The evolutionary relationships and higher classification of the genus Caulobothrium remain uncertain. Despite its possession of bothridial stalks-a feature that characterizes members of the Rhinebothriidea-molecular phylogenetic analyses (e.g., Caira et al. 2014Caira et al. , 2017) ) place this taxon among the more than 20 genera that remain in the "Tetraphyllidea". However, given the highly polyphyletic nature of the latter taxon and the essentially completely unresolved interrelationships of its various independent lineages relative to one another and to other cestode orders, the true ordinal affinities of Caulobothrium are unclear. These same uncertain phylogenetic affinities also hinder the assignment of this genus to a family at this time.
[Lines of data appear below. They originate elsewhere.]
$ cat src/hw/gpcn_defines.svh
// register indices, alias operations, field positions, reset values and timing
// counts for the gpio port with change notification
// assumes: included by the package and the testbench by its bare name
`ifndef GPCN_DEFINES_SVH
`define GPCN_DEFINES_SVH

// register selectors
`define GPCN_REG_DIR 4'h0
`define GPCN_REG_LAT 4'h1
`define GPCN_REG_ODC 4'h2
`define GPCN_REG_ANSEL 4'h3
`define GPCN_REG_PIN 4'h4
`define GPCN_REG_CNCON 4'h5
`define GPCN_REG_CEN_A 4'h6
`define GPCN_REG_CEN_B 4'h7
`define GPCN_REG_CNF 4'h8
`define GPCN_REG_CNSTAT 4'h9

// alias operations, matching the +0x0/+0x4/+0x8/+0xc alias offsets
`define GPCN_OP_BASE 2'h0
`define GPCN_OP_CLR 2'h1
`define GPCN_OP_SET 2'h2
`define GPCN_OP_INV 2'h3

// change-notify control fields
`define GPCN_CNCON_ON 15
`define GPCN_CNCON_STYLE 11
`define GPCN_CNCON_MERGE 0

// reset values
`define GPCN_DIR_RST 16'hffff
`define GPCN_ANSEL_RST 16'hffff

// read synchroniser depth in system clocks
`define GPCN_SYNC_STAGES 3

`endif

$ cat src/hw/gpcn_pkg.sv
// types shared by the gpio port with change notification
// assumes: gpcn_defines.svh is on the include path
package gpcn_pkg;
`include "gpcn_defines.svh"

    typedef struct packed {
        logic valid;
        logic write;
        logic port;
        logic [3:0] sel;
        logic [1:0] op;
        logic [31:0] data;
    } gpcn_cmd_t;

endpackage
## src/verilog/cmpctl_pkg.sv

```systemverilog
// Shared constants and types for the dual comparator control block.
// Assumes an 8-bit special register bus on the system clock.
package cmpctl_pkg;

  // Special register addresses.
  localparam logic [7:0] CN0_ADDR = 8'h9b;
  localparam logic [7:0] MD0_ADDR = 8'h9d;
  localparam logic [7:0] CN1_ADDR = 8'h9a;
  localparam logic [7:0] MD1_ADDR = 8'h9c;

  // Control register field positions.
  localparam int unsigned CN_EN_BIT  = 7;
  localparam int unsigned CN_OUT_BIT = 6;
  localparam int unsigned CN_RIF_BIT = 5;
  localparam int unsigned CN_FIF_BIT = 4;
  localparam int unsigned CN_HYP_LSB = 2;
  localparam int unsigned CN_HYN_LSB = 0;

  // Mode register field positions.
  localparam int unsigned MD_RIE_BIT  = 5;
  localparam int unsigned MD_FIE_BIT  = 4;
  localparam int unsigned MD_MODE_LSB = 0;

  // Reset values.
  localparam logic [7:0] CN_RESET    = 8'h00;
  localparam logic [7:0] MD_RESET    = 8'h02;
  localparam logic [1:0] MODE_RESET  = 2'h2;
  localparam logic [1:0] HYST_RESET  = 2'h0;
  localparam logic [7:0] RDATA_RESET = 8'h00;

  localparam int unsigned NUM_CMP = 2;

  // Settings forwarded to one analog comparator core.
  typedef struct packed {
    logic       power_en;
    logic [1:0] hyst_pos;
    logic [1:0] hyst_neg;
    logic [1:0] resp_mode;
  } cmpctl_ana_t;

  // One special register bus request.
  typedef struct packed {
    logic [7:0] addr;
    logic       wr;
    logic       rd;
    logic [7:0] wdata;
  } cmpctl_sfr_t;

endpackage : cmpctl_pkg

```

## src/verilog/cmpctl_top.sv

```systemverilog
// Dual comparator control block: registers, flags and outputs for two
// identical comparators. Assumes analog cores outside, raw outputs async.
//
// Operation
// - Two identical comparator channels; only the first feeds a reset source.
// - Each comparator offers a clock-synchronous latched and a raw output.
// - Raw output keeps following the comparator with the clock stopped.
// - Disabled comparator drives its pin output low and powers down.
// - Result is readable, can raise interrupts and reaches pins.
// - Control bit 7 enables the comparator when one, disables when zero.
// - Control bit 6 reads the current comparator result, read only.
// - Bit 5 sets on rising edges, bit 4 on falling edges.
// - Edge flags stay set until software writes zero to them.
// - Interrupt request per edge only while that edge's enable is one.
// - Control bits 1:0 select negative hysteresis, forwarded to the core.
// - Control bits 3:2 select positive hysteresis, forwarded to the core.
// - Response time setting goes to the core; slower saves current.
// - Mode bits 1:0 select response mode, reset value binary 10.
// - Mode bit 5 rising enable, bit 4 falling enable, rest read zero.
`timescale 1ns/1ps
module cmpctl_top (
  // Clock and reset
  input  wire logic                                sys_clk,
  input  wire logic                                srst,
  // Special register bus
  input  wire cmpctl_pkg::cmpctl_sfr_t             sfr,
  output logic [7:0]                               sfr_rdata,
  // Analog comparator cores
  input  wire logic [1:0]                          raw_in,
  output cmpctl_pkg::cmpctl_ana_t [1:0]            ana,
  // Pin outputs and events
  output logic [1:0]                               latched_out,
  output logic [1:0]                               raw_out,
  output logic [1:0]                               irq_out,
  output logic                                     reset_src_out
);

  logic [7:0] cn_val [2];
  logic [7:0] md_val [2];
  logic [1:0] result;
  logic [1:0] irq_req;
  logic [1:0] wr_cn;
  logic [1:0] wr_md;
  logic [1:0] latched_r;
  logic [1:0] irq_r;
  logic       reset_src_r;
  logic [7:0] rdata_r;
  logic [7:0] rdata_nxt;

  function automatic logic [7:0] cn_addr_of(input int unsigned idx);
    cn_addr_of = (idx == 0) ? cmpctl_pkg::CN0_ADDR : cmpctl_pkg::CN1_ADDR;
  endfunction : cn_addr_of

  function automatic logic [7:0] md_addr_of(input int unsigned idx);
    md_addr_of = (idx == 0) ? cmpctl_pkg::MD0_ADDR : cmpctl_pkg::MD1_ADDR;
  endfunction : md_addr_of

  // Both channels are the same logic; only the address differs.
  genvar g;
  generate
    for (g = 0; g < cmpctl_pkg::NUM_CMP; g = g + 1)
    begin : g_chan
      assign wr_cn[g] = sfr.wr && (sfr.addr == cn_addr_of(g));
      assign wr_md[g] = sfr.wr && (sfr.addr == md_addr_of(g));

      cmpctl_chan u_chan (
        .sys_clk (sys_clk),
        .srst    (srst),
        .wr_cn   (wr_cn[g]),
        .wr_md   (wr_md[g]),
        .wdata   (sfr.wdata),
        .raw_in  (raw_in[g]),
        .ana     (ana[g]),
        .cn_val  (cn_val[g]),
        .md_val  (md_val[g]),
        .result  (result[g]),
        .irq_req (irq_req[g])
      );

      // The raw path must work without a clock, so it is not registered.
      assign raw_out[g] = raw_in[g] & ana[g].power_en;
    end
  endgenerate

  // Latched pin output and interrupt requests, one flop after the channel.
  always_ff @(posedge sys_clk)
  begin
    if (srst)
    begin
      latched_r <= 2'h0;
      irq_r     <= 2'h0;
    end
    else
    begin
      latched_r <= result;
      irq_r     <= irq_req;
    end
  end

  // Only the first comparator may act as a reset source.
  always_ff @(posedge sys_clk)
  begin
    if (srst)
      reset_src_r <= 1'b0;
    else
      reset_src_r <= result[0];
  end

  // Unmapped addresses read zero so software sees a defined value.
  always_comb
  begin
    rdata_nxt = cmpctl_pkg::RDATA_RESET;
    case (sfr.addr)
      cmpctl_pkg::CN0_ADDR: rdata_nxt = cn_val[0];
      cmpctl_pkg::MD0_ADDR: rdata_nxt = md_val[0];
      cmpctl_pkg::CN1_ADDR: rdata_nxt = cn_val[1];
      cmpctl_pkg::MD1_ADDR: rdata_nxt = md_val[1];
      default:              rdata_nxt = cmpctl_pkg::RDATA_RESET;
    endcase
  end

  always_ff @(posedge sys_clk)
  begin
    if (srst)
      rdata_r <= cmpctl_pkg::RDATA_RESET;
    else if (sfr.rd)
      rdata_r <= rdata_nxt;
  end

  assign sfr_rdata     = rdata_r;
  assign latched_out   = latched_r;
  assign irq_out       = irq_r;
  assign reset_src_out = reset_src_r;

  // The latched pin lags the enable by one flop, so it is checked only once
  // the comparator has been off for a full cycle.
  property p_raw_low_off;
    @(posedge sys_clk) disable iff (srst)
    (!ana[0].power_en && !$past(ana[0].power_en))
      |-> !raw_out[0] && !latched_out[0];
  endproperty
  a_raw_low_off: assert property (p_raw_low_off)
    else $error("Disabled comparator drives its pin high.");

  property p_latched_follows;
    @(posedge sys_clk) disable iff (srst)
    ##1 latched_out == $past(result);
  endproperty
  a_latched_follows: assert property (p_latched_follows)
    else $error("Latched output does not follow the result.");

  property p_irq_masked;
    @(posedge sys_clk) disable iff (srst)
    (wr_md[1] && !sfr.wdata[cmpctl_pkg::MD_RIE_BIT]
              && !sfr.wdata[cmpctl_pkg::MD_FIE_BIT]) |=> ##1 !irq_out[1];
  endproperty
  a_irq_masked: assert property (p_irq_masked)
    else $error("Interrupt raised with both edge enables off.");

  property p_read_result;
    @(posedge sys_clk) disable iff (srst)
    (sfr.rd && sfr.addr == cmpctl_pkg::CN0_ADDR)
      |=> sfr_rdata[cmpctl_pkg::CN_OUT_BIT] == $past(result[0]);
  endproperty
  a_read_result: assert property (p_read_result)
    else $error("Result bit read back wrong.");

  property p_md_unused_zero;
    @(posedge sys_clk) disable iff (srst)
    (sfr.rd && sfr.addr == cmpctl_pkg::MD0_ADDR)
      |=> sfr_rdata[7:6] == 2'h0 && sfr_rdata[3:2] == 2'h0;
  endproperty
  a_md_unused_zero: assert property (p_md_unused_zero)
    else $error("Unused mode bits read nonzero.");

  property p_enable_write;
    @(posedge sys_clk) disable iff (srst)
    wr_cn[0] |=> ana[0].power_en == $past(sfr.wdata[cmpctl_pkg::CN_EN_BIT])
             && ana[0].hyst_pos == $past(sfr.wdata[3:2])
             && ana[0].hyst_neg == $past(sfr.wdata[1:0]);
  endproperty
  a_enable_write: assert property (p_enable_write)
    else $error("Control write not applied to the core.");

  property p_mode_write;
    @(posedge sys_clk) disable iff (srst)
    wr_md[1] |=> ana[1].resp_mode == $past(sfr.wdata[1:0]);
  endproperty
  a_mode_write: assert property (p_mode_write)
    else $error("Response mode not forwarded.");

  c_rise_irq: cover property (@(posedge sys_clk) disable iff (srst)
    $rose(irq_out[0]));
  c_read_cn1: cover property (@(posedge sys_clk) disable iff (srst)
    sfr.rd && sfr.addr == cmpctl_pkg::CN1_ADDR);
  c_reset_src: cover property (@(posedge sys_clk) disable iff (srst)
    $rose(reset_src_out));
  c_clear_flag: cover property (@(posedge sys_clk) disable iff (srst)
    wr_cn[0] && !sfr.wdata[cmpctl_pkg::CN_RIF_BIT]);

endmodule : cmpctl_top

```

## src/verilog/cmpctl_chan.sv

```systemverilog
// One comparator's control and status registers, synchroniser and flags.
// Assumes write strobes already decoded by the parent, raw input async.
`timescale 1ns/1ps
module cmpctl_chan (
  // Clock and reset
  input  wire logic                   sys_clk,
  input  wire logic                   srst,
  // Register writes
  input  wire logic                   wr_cn,
  input  wire logic                   wr_md,
  input  wire logic [7:0]             wdata,
  // Analog side
  input  wire logic                   raw_in,
  output cmpctl_pkg::cmpctl_ana_t     ana,
  // Status
  output logic [7:0]                  cn_val,
  output logic [7:0]                  md_val,
  output logic                        result,
  output logic                        irq_req
);

  logic       en_r;
  logic       rif_r;
  logic       fif_r;
  logic       rie_r;
  logic       fie_r;
  logic [1:0] hyp_r;
  logic [1:0] hyn_r;
  logic [1:0] md_r;
  logic       sync1_r;
  logic       sync2_r;
  logic       prev_r;
  logic       rise;
  logic       fall;

  always_ff @(posedge sys_clk)
  begin
    if (srst)
    begin
      en_r  <= cmpctl_pkg::CN_RESET[cmpctl_pkg::CN_EN_BIT];
      hyp_r <= cmpctl_pkg::HYST_RESET;
      hyn_r <= cmpctl_pkg::HYST_RESET;
    end
    else if (wr_cn)
    begin
      en_r  <= wdata[cmpctl_pkg::CN_EN_BIT];
      hyp_r <= wdata[cmpctl_pkg::CN_HYP_LSB +: 2];
      hyn_r <= wdata[cmpctl_pkg::CN_HYN_LSB +: 2];
    end
  end

  always_ff @(posedge sys_clk)
  begin
    if (srst)
    begin
      rie_r <= cmpctl_pkg::MD_RESET[cmpctl_pkg::MD_RIE_BIT];
      fie_r <= cmpctl_pkg::MD_RESET[cmpctl_pkg::MD_FIE_BIT];
      md_r  <= cmpctl_pkg::MODE_RESET;
    end
    else if (wr_md)
    begin
      rie_r <= wdata[cmpctl_pkg::MD_RIE_BIT];
      fie_r <= wdata[cmpctl_pkg::MD_FIE_BIT];
      md_r  <= wdata[cmpctl_pkg::MD_MODE_LSB +: 2];
    end
  end

  // The first stage feeds only the second to keep metastability contained.
  always_ff @(posedge sys_clk)
  begin
    if (srst)
    begin
      sync1_r <= 1'b0;
      sync2_r <= 1'b0;
      prev_r  <= 1'b0;
    end
    else
    begin
      sync1_r <= raw_in;
      sync2_r <= sync1_r;
      prev_r  <= result;
    end
  end

  // A powered-down comparator reads as low, so disabling may flag a fall.
  assign result = sync2_r & en_r;
  assign rise   = en_r & sync2_r & ~prev_r;
  assign fall   = prev_r & ~result;

  // An edge in the same cycle as a clearing write wins over the write.
  always_ff @(posedge sys_clk)
  begin
    if (srst)
    begin
      rif_r <= cmpctl_pkg::CN_RESET[cmpctl_pkg::CN_RIF_BIT];
      fif_r <= cmpctl_pkg::CN_RESET[cmpctl_pkg::CN_FIF_BIT];
    end
    else
    begin
      if (rise)
        rif_r <= 1'b1;
      else if (wr_cn)
        rif_r <= wdata[cmpctl_pkg::CN_RIF_BIT];
      if (fall)
        fif_r <= 1'b1;
      else if (wr_cn)
        fif_r <= wdata[cmpctl_pkg::CN_FIF_BIT];
    end
  end

  assign irq_req = (rif_r & rie_r) | (fif_r & fie_r);
  assign cn_val  = {en_r, result, rif_r, fif_r, hyp_r, hyn_r};
  assign md_val  = {2'h0, rie_r, fie_r, 2'h0, md_r};
  assign ana     = '{power_en: en_r, hyst_pos: hyp_r,
                     hyst_neg: hyn_r, resp_mode: md_r};

  property p_rise_sets;
    @(posedge sys_clk) disable iff (srst)
    (en_r && sync2_r && !prev_r) |=> rif_r;
  endproperty
  a_rise_sets: assert property (p_rise_sets)
    else $error("Rising edge did not set the flag.");

  property p_fall_sets;
    @(posedge sys_clk) disable iff (srst)
    (prev_r && !sync2_r) |=> fif_r;
  endproperty
  a_fall_sets: assert property (p_fall_sets)
    else $error("Falling edge did not set the flag.");

  property p_flag_holds;
    @(posedge sys_clk) disable iff (srst)
    (rif_r && !(wr_cn && !wdata[cmpctl_pkg::CN_RIF_BIT])) |=> rif_r;
  endproperty
  a_flag_holds: assert property (p_flag_holds)
    else $error("Rising flag cleared without a clearing write.");

  property p_sync_delay;
    @(posedge sys_clk) disable iff (srst)
    !$past(srst, 2) |-> sync2_r == $past(raw_in, 2);
  endproperty
  a_sync_delay: assert property (p_sync_delay)
    else $error("Synchroniser is not two stages deep.");

  property p_mode_reset;
    @(posedge sys_clk)
    $past(srst) |-> (md_r == cmpctl_pkg::MODE_RESET && !rie_r && !fie_r);
  endproperty
  a_mode_reset: assert property (p_mode_reset)
    else $error("Mode register reset value wrong.");

endmodule : cmpctl_chan

```

## config.mk

```make
export PLATFORM = sky130hd
export DESIGN_NAME = cmpctl_top
export DESIGN_NICKNAME = d
export VERILOG_FILES = /design/src/verilog/cmpctl_pkg.sv /design/src/verilog/cmpctl_top.sv /design/src/verilog/cmpctl_chan.sv
export SDC_FILE = /design/constraint.sdc
export NUM_CORES = 1
export LEC_CHECK = 0
export BUFFER_PORTS_ARGS = -buffer_cell sky130_fd_sc_hd__buf_2
export CAP_MARGIN = 20
export CORE_MARGIN = 3
export CORE_UTILIZATION = 45
export DETAILED_ROUTE_END_ITERATION = 6
export GPL_TIMING_DRIVEN = 0
export PLACE_DENSITY = 0.74
export SYNTH_ARGS = -nofsm -noshare
export SYNTH_HDL_FRONTEND = slang
export SYNTH_SLANG_ARGS = --single-unit
```

## constraint.sdc

```tcl
create_clock -name sys_clk -period 1.1 [get_ports sys_clk]
set_input_delay 0.11 -clock sys_clk [delete_from_list [all_inputs] [get_ports sys_clk]]
set_output_delay 0.11 -clock sys_clk [all_outputs]
set_load 0.02 [all_outputs]
```

# == Word-level counts from Yosys, hierarchy flattened ==
# Index checks and enable logic that the tools add are counted.
# word_totals
ff_bits,40
input_bits,22
out_inout_bits,29
wordCells,64
# op_classes
n_eq_ne,4
mux,9
n_bitwise,18
reduce_logical,8
# ops
op,count
"== test 8 bit, second input constant",4
one-hot mux 8 bit (4 select lines),1
bitwise AND 1 bit,12
two-way mux 1 bit,8
nonzero test 2 bit,4
logical AND 1 bit,4
NOT 1 bit,4
bitwise OR 1 bit,2

# == Logic depth before layout (Yosys ltp) ==
# logic_depth
word_depth,4
ltp_mapped,5
mapped_depth_nobuf,4

# == Cells and area by module ==
# Synthesis repeated with hierarchy kept, for this count alone.
# unflattened
hier_cells,196
area_unflattened_um2,1978.1
# modules_own_cells
mod,n_inst,cells_each,area_per_inst_um2,seq_area_each_um2
cmpctl_chan,2,64,639.4,280.3
cmpctl_top,1,68,699.4,240.2

# == Worst setup path before layout ==
# OpenSTA, ideal clock, no wires.
# synth_timing
path_type,input port to flip-flop
from,in sfr[10] (netlist bit)
to,reg g_chan[0].u_chan.fif_r
setup_ns,0.132
arrival_time_ns,1.014
t_required_ns,0.968
path_slack_ns,-0.047
stages,5
n_path_buf,1
cell_sequence,buf_2 -> nand2_2 -> nor3_4 -> mux2i_1 -> a21oi_1
# synth_via
elab_chain_len,3
# synth_lines
element,line,rtl
from (decl),cmpctl_top.sv:26,"input wire cmpctl_pkg::cmpctl_sfr_t sfr,"
== test 8 bit,cmpctl_top.sv:63,assign wr_cn[g] = sfr.wr && (sfr.addr == cn_addr_of(g));
logical AND 1 bit,cmpctl_top.sv:63,
nonzero test 2 bit (no source line),--,
to (signal assigned),cmpctl_chan.sv:96,fif_r <= cmpctl_pkg::CN_RESET[cmpctl_pkg::CN_FIF_BIT];
to (signal assigned),cmpctl_chan.sv:107,fif_r <= wdata[cmpctl_pkg::CN_FIF_BIT];
to (decl),cmpctl_chan.sv:24,logic fif_r;
# Every way passes these cells.
# A chain may end at the register's enable or synchronous reset.

# == Worst setup path after layout ==
# layout_timing
from,reg g_chan[1].u_chan.en_r
to,out raw_out[1]
# layout_via
elab_chain_len,1
# layout_lines
element,line,rtl
from (decl),cmpctl_chan.sv:22,logic en_r;
from (signal assigned),cmpctl_chan.sv:40,en_r <= cmpctl_pkg::CN_RESET[cmpctl_pkg::CN_EN_BIT];
from (signal assigned),cmpctl_chan.sv:46,en_r <= wdata[cmpctl_pkg::CN_EN_BIT];
bitwise AND 1 bit,cmpctl_top.sv:81,assign raw_out[g] = raw_in[g] & ana[g].power_en;
to (decl),cmpctl_top.sv:33,"output logic [1:0] raw_out,"
# Every way passes these cells.

==> run metrics <==
Setup crit end kind=output pin; first-pass GRT wire length=about 6300 um; Nets=250; max-slew violation count=0; DP HPWL=between 2000 and 3000 um; H-tree depth=2; critical path class=register to output pin; Syn Nets=around 190; Chip Height=between 60 and 70 um; Top delay family on crit path=flip-flops; Synth Warn #=0; final instance area=between 2000 and 2500 sq um; DR vias=approximately 1400; Initial Util=between 40% and 50%; Rel. slew slack=between 60% and 70%; vias in the first global route=between 1000 and 1500; DR iter-0 viols=between 50 and 60; Max Cap Violations=0; Area Growth Syn to Fin=27.8%; critical path cell sequence=and2_4 > buf_6; Tot GR Track Use=19.4%; DRT Wirelength=3870 um; Critical Path Source Type=register; Worst EP required=a little under 1000 ps; chip width=66.3 um; hold slack=around 19 ps; die area=roughly 4400 sq um; # port buffers=47; Leakage=~0.95 nW; DR DRC count=0; Final Power=2.27 mW; routed length per instance=14.1 um; grt total ovfl=0; post-synthesis register bit count=38; Worst-Margin Slew=roughly 540 ps; Worst Path Max Fanout=4; layout cells sized above 1=about 35%; clk buf depth=2; setup tns final=0 ps; Hold Fails Final Rpt=0; clock sinks=38; sequential fraction of the synthesis area=between 40% and 50%; CTS tree=yes; dpl ws=-370 ps; Netlist cell types=30; pwr dens=1090 nW/um^2; Crit. Startpoint=g_chan[1].u_chan.en_r; mapped cell area=1640 sq um; Fmax achieved=approximately 920 MHz; final core utilization=61.2%; Num CTS Buffers=5; Worst path slowest cell=dfxtp_4; routed vias/inst=roughly 5.2; Synth Instances=170; Buf+Inv Stages, Crit Path=1; worst-skew pair later-pin latency=350 ps; RSZ-0062 raised after global routing=true; placed cell count=263; Core Region=roughly 3400 sq um; hold_sp=sfr[2]; Final setup violation count=0; outcome=finished, final reports clean; r2r startpoint=g_chan[0].u_chan.en_r; Cell Count, Final, Fillers Out=275; initial antenna violation count=0; CP arrival=between 900 and 1000 ps; n_diodes=0; Clk pin slew, worst setup/hold paths=about 120 ps; routability cong.=~0.84; most frequent cells in the layout=44 x buf_2, 34 x dfxtp_1, 28 x nor2_1, 20 x mux2i_1, 11 x nor2b_1; hold crit path type=input pin to register; antenna-violating nets left=0; # IOs=51; clk root buf=clkbuf_4; commonest non-fill, non-tap cell in the layout=buf_2; largest net degree at the start of global routing=14; Mapped Avg Cell Area=slightly below 10 sq um; Area after DPL=1930 sq um; Peak VDD IR=just over 0.8 mV; Final period util=a little over nine tenths; std cell rows=21; delay of the slowest cell on the worst path=around 370 ps; Layout Skew=approximately 10 ps; final setup margin=approximately 14 ps; DRT Pass-1 Iters=4; fin crit period=between 1000 and 1500 ps
[cells in the mapped netlist (all sizes together)]
master / n / area [sq um]
a211oi: 1 / 7.51
a21oi: 7 / 35.0
a22o: 8 / 70.1
a22oi: 6 / 45.0
a41oi: 1 / 8.76
and2: 4 / 25.0
and3: 1 / 6.26
and4bb: 1 / 12.5
buf: 7 / 45.0
clkbuf: 4 / 15.0
dfxtp: 38 / 761
inv: 1 / 3.75
mux2: 3 / 33.8
mux2i: 20 / 200
nand2: 12 / 47.6
nand3: 1 / 5.00
nand3b: 2 / 15.0
nand4: 2 / 18.8
nand4bb: 1 / 27.5
nor2: 29 / 109
nor2b: 11 / 68.8
nor3: 3 / 31.3
nor4bb: 1 / 10.0
o2111ai: 1 / 8.76
o21ai: 5 / 25.0
[sequential cells by signal, indices dropped and copies added (netlist names)]
register / flops
g_chan.u_chan.hyn_r: 4
g_chan.u_chan.md_r: 4
g_chan.u_chan.hyp_r: 4
g_chan.u_chan.rie_r: 2
g_chan.u_chan.sync1_r: 2
sfr_rdata: 8
irq_out: 2
g_chan.u_chan.fie_r: 2
g_chan.u_chan.rif_r: 2
g_chan.u_chan.sync2_r: 2
g_chan.u_chan.en_r: 2
g_chan.u_chan.fif_r: 2
latched_out: 2
[metal layers]
layer	share of wire (%)	routed length (um)	GRT usage, %
met1	46	1760	24.0
met4	0.49	19	7.36
met2	48	1870	31.1
met5	0	0	0
met3	5.7	221	6.46
[cell type report]
class,count,area [sq um]
repair buffers,52,318
flip-flops and latches,38,771
multi-input cells,120,825
fillers,315,1330
inverters,1,3.75
plain buffers,10,56.3
well taps,46,57.6
clock inverters,3,21.3
clock buffers,5,37.5
[timing repair]
item | in CTS | in global routing
pin swaps | 0 | 3
hold buffers | 3 | 0
setup endpoints to repair | 6 | 9
buffers inserted | 2 | 0
endpoints found under the hold margin | 3 | 0
gates resized for setup | 16 | 8
[worst min-delay path: stages]
cell	delay [ps]
buf_2	90
mux2i_1	60
nor2_1	70
[power breakdown]
part           internal, mW  switching (mW)  leakage, nW  total (mW)
combinational        0.0660          0.0946        0.610       0.161
clock                 0.248           0.481       0.0312       0.729
sequential             1.38         0.00282        0.310        1.38
[cells by family (layout without fill, tap and decap cells)]
family | after synthesis | after routing | share of synthesized area [%]
AO/OA/AOI/OAI | 29 | 29 | 12.2
AND/OR/NAND/NOR | 68 | 68 | 23.0
multiplexers | 23 | 23 | 14.3
flip-flops | 38 | 38 | 46.5
buffers and inverters | 12 | 71 | 3.90
[worst paths after layout]
| path | to | slack, ps | cells after the start |
|---|---|---|---|
| max reg2reg | sfr_rdata[7] | 30 | 4 |
| min reg2reg | g_chan[1].u_chan.sync2_r | 460 | 1 |
| min | g_chan[1].u_chan.hyp_r[0] | 20 | 3 |
| max | raw_out[1] | 10 | 2 |
(Power assumes the default switching activity.)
To our knowledge, the unusual, PAS-positive medial longitudinal grooves and tandem series of elliptical apertures seen throughout the dorsal and ventral surfaces of the strobila of C. multispelaeum have been observed previously in only one other group of cestodes. Koch et al. (2012;pg. 182) reported "a region of musculo-glandular tissue along midline of dorsal and ventral surfaces manifested externally as tandem series of depressions" in all three species of the lecanicephalidean genus Elicilacunonsus Koch, Jensen, and Caira, 2012 they examined. They too found these structures to be PAS positive. Observing no connection between the depressions and the internal organs of these worm, they hypothesized that these grooves may function in attachment to the mucosal surface of the host's spiral intestine. An adhesive function for this structure is similarly possible in C. multispelaeum. However, the actual function (or functions) of these curious structures in these genera requires further investigation.